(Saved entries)

--- config.mk ---
export PLATFORM = sky130hd
export DESIGN_NAME = interrupt_priority_config
export DESIGN_NICKNAME = d
export VERILOG_FILES = /design/src/logic/interrupt_priority_config.v /design/src/logic/ext_edge_detect.v
export VERILOG_INCLUDE_DIRS = /design/src /design/src/logic
export SDC_FILE = /design/constraint.sdc
export NUM_CORES = 1
export LEC_CHECK = 0
export BUFFER_PORTS_ARGS = -buffer_cell sky130_fd_sc_hd__buf_2
export CAP_MARGIN = 20
export CORE_MARGIN = 2
export CORE_UTILIZATION = 50
export CTS_BUF_LIST = sky130_fd_sc_hd__clkbuf_4 sky130_fd_sc_hd__clkbuf_8 sky130_fd_sc_hd__clkbuf_16
export DETAILED_ROUTE_END_ITERATION = 6
export HOLD_SLACK_MARGIN = 0.1
export PLACE_DENSITY = 0.76
export SYNTH_ARGS = -nofsm -noshare
export SYNTH_HDL_FRONTEND = slang
export SYNTH_HIERARCHICAL = 1
export SYNTH_SLANG_ARGS = --single-unit
--- constraint.sdc ---
create_clock -name core_clk_i -period 2.8 [get_ports core_clk_i]
set_clock_uncertainty 0.05 [all_clocks]
set_input_delay 0.84 -clock core_clk_i [delete_from_list [all_inputs] [get_ports core_clk_i]]
set_output_delay 0.84 -clock core_clk_i [all_outputs]
set_load 0.05 [all_outputs]
[src/pkg/pfw_pkg.sv]
package pfw_pkg;

    // configuration dword offsets
    localparam logic [7:0]  PFW_OFF_BASE_LIMIT = 8'h24;
    localparam logic [7:0]  PFW_OFF_BASE_HI    = 8'h28;
    localparam logic [7:0]  PFW_OFF_LIMIT_HI   = 8'h2C;

    // field positions inside the base/limit dword
    localparam int          PFW_BASE_LSB       = 4;
    localparam int          PFW_LIMIT_LSB      = 20;
    localparam int          PFW_CAP_LSB        = 0;
    localparam int          PFW_LIMIT_CAP_LSB  = 16;

    // values after reset and fixed fields
    localparam logic [11:0] PFW_BASE_RST       = 12'h000;
    localparam logic [11:0] PFW_LIMIT_RST      = 12'h000;
    localparam logic [31:0] PFW_HI_RST         = 32'h0000_0000;
    localparam logic [3:0]  PFW_CAP_64         = 4'h1;
    localparam logic [19:0] PFW_LOW_BASE       = 20'h0_0000;
    localparam logic [19:0] PFW_LOW_LIMIT      = 20'hF_FFFF;
    localparam logic [31:0] PFW_ZERO32         = 32'h0000_0000;

    // legacy display decode
    localparam logic [31:0] PFW_VGA_MEM_LO     = 32'h000A_0000;
    localparam logic [31:0] PFW_VGA_MEM_HI     = 32'h000B_FFFF;
    localparam logic [9:0]  PFW_VGA_IO_A_LO    = 10'h3B0;
    localparam logic [9:0]  PFW_VGA_IO_A_HI    = 10'h3BB;
    localparam logic [9:0]  PFW_VGA_IO_B_LO    = 10'h3C0;
    localparam logic [9:0]  PFW_VGA_IO_B_HI    = 10'h3DF;
    localparam logic [9:0]  PFW_PAL_MASK       = 10'h3C6;
    localparam logic [9:0]  PFW_PAL_WADDR      = 10'h3C8;
    localparam logic [9:0]  PFW_PAL_DATA       = 10'h3C9;

    typedef enum logic [0:0] {
        PFW_IDLE,
        PFW_WAIT_HI
    } pfw_state_t;

    // address phase seen on one of the two buses
    typedef struct packed {
        logic        strobe;
        logic        side;     // 0 primary, 1 secondary
        logic        dac;
        logic        io;
        logic        wr;
        logic [3:0]  be;
        logic [31:0] ad;
    } pfw_req_t;

    // configuration access
    typedef struct packed {
        logic        wr;
        logic        rd;
        logic [7:0]  addr;
        logic [3:0]  be;
        logic [31:0] wdata;
    } pfw_cfg_t;

    // decode answer
    typedef struct packed {
        logic        valid;
        logic        claim;
        logic        down;
        logic        in_win;
        logic        win_off;
        logic        prefetch;
        logic        single_phase;
        logic        snoop;
        logic [3:0]  be;
    } pfw_dec_t;

    // byte-enable merge of a configuration write
    function automatic logic [31:0] pfw_merge(input logic [31:0] old_v,
                                              input logic [31:0] new_v,
                                              input logic [3:0]  be);
        logic [31:0] r;
        r = old_v;
        for (int i = 0; i < 4; i++)
        begin
            if (be[i])
            begin
                r[i*8 +: 8] = new_v[i*8 +: 8];
            end
        end
        return r;
    endfunction

    // legacy display I/O alias: bits 15:10 ignored, 31:16 zero
    function automatic logic pfw_io_alias_ok(input logic [31:0] a);
        return a[31:16] == 16'h0000;
    endfunction

endpackage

YOUR INSTRUCTIONS =>
Reproduce word for word the lines of the records above, beginning at the first and ending with the line where "set_clock_uncertainty 0.05 [all_clocks]" appears, and nothing past it.

PROBLEM SOLUTION =>
--- config.mk ---
export PLATFORM = sky130hd
export DESIGN_NAME = interrupt_priority_config
export DESIGN_NICKNAME = d
export VERILOG_FILES = /design/src/logic/interrupt_priority_config.v /design/src/logic/ext_edge_detect.v
export VERILOG_INCLUDE_DIRS = /design/src /design/src/logic
export SDC_FILE = /design/constraint.sdc
export NUM_CORES = 1
export LEC_CHECK = 0
export BUFFER_PORTS_ARGS = -buffer_cell sky130_fd_sc_hd__buf_2
export CAP_MARGIN = 20
export CORE_MARGIN = 2
export CORE_UTILIZATION = 50
export CTS_BUF_LIST = sky130_fd_sc_hd__clkbuf_4 sky130_fd_sc_hd__clkbuf_8 sky130_fd_sc_hd__clkbuf_16
export DETAILED_ROUTE_END_ITERATION = 6
export HOLD_SLACK_MARGIN = 0.1
export PLACE_DENSITY = 0.76
export SYNTH_ARGS = -nofsm -noshare
export SYNTH_HDL_FRONTEND = slang
export SYNTH_HIERARCHICAL = 1
export SYNTH_SLANG_ARGS = --single-unit
--- constraint.sdc ---
create_clock -name core_clk_i -period 2.8 [get_ports core_clk_i]
set_clock_uncertainty 0.05 [all_clocks]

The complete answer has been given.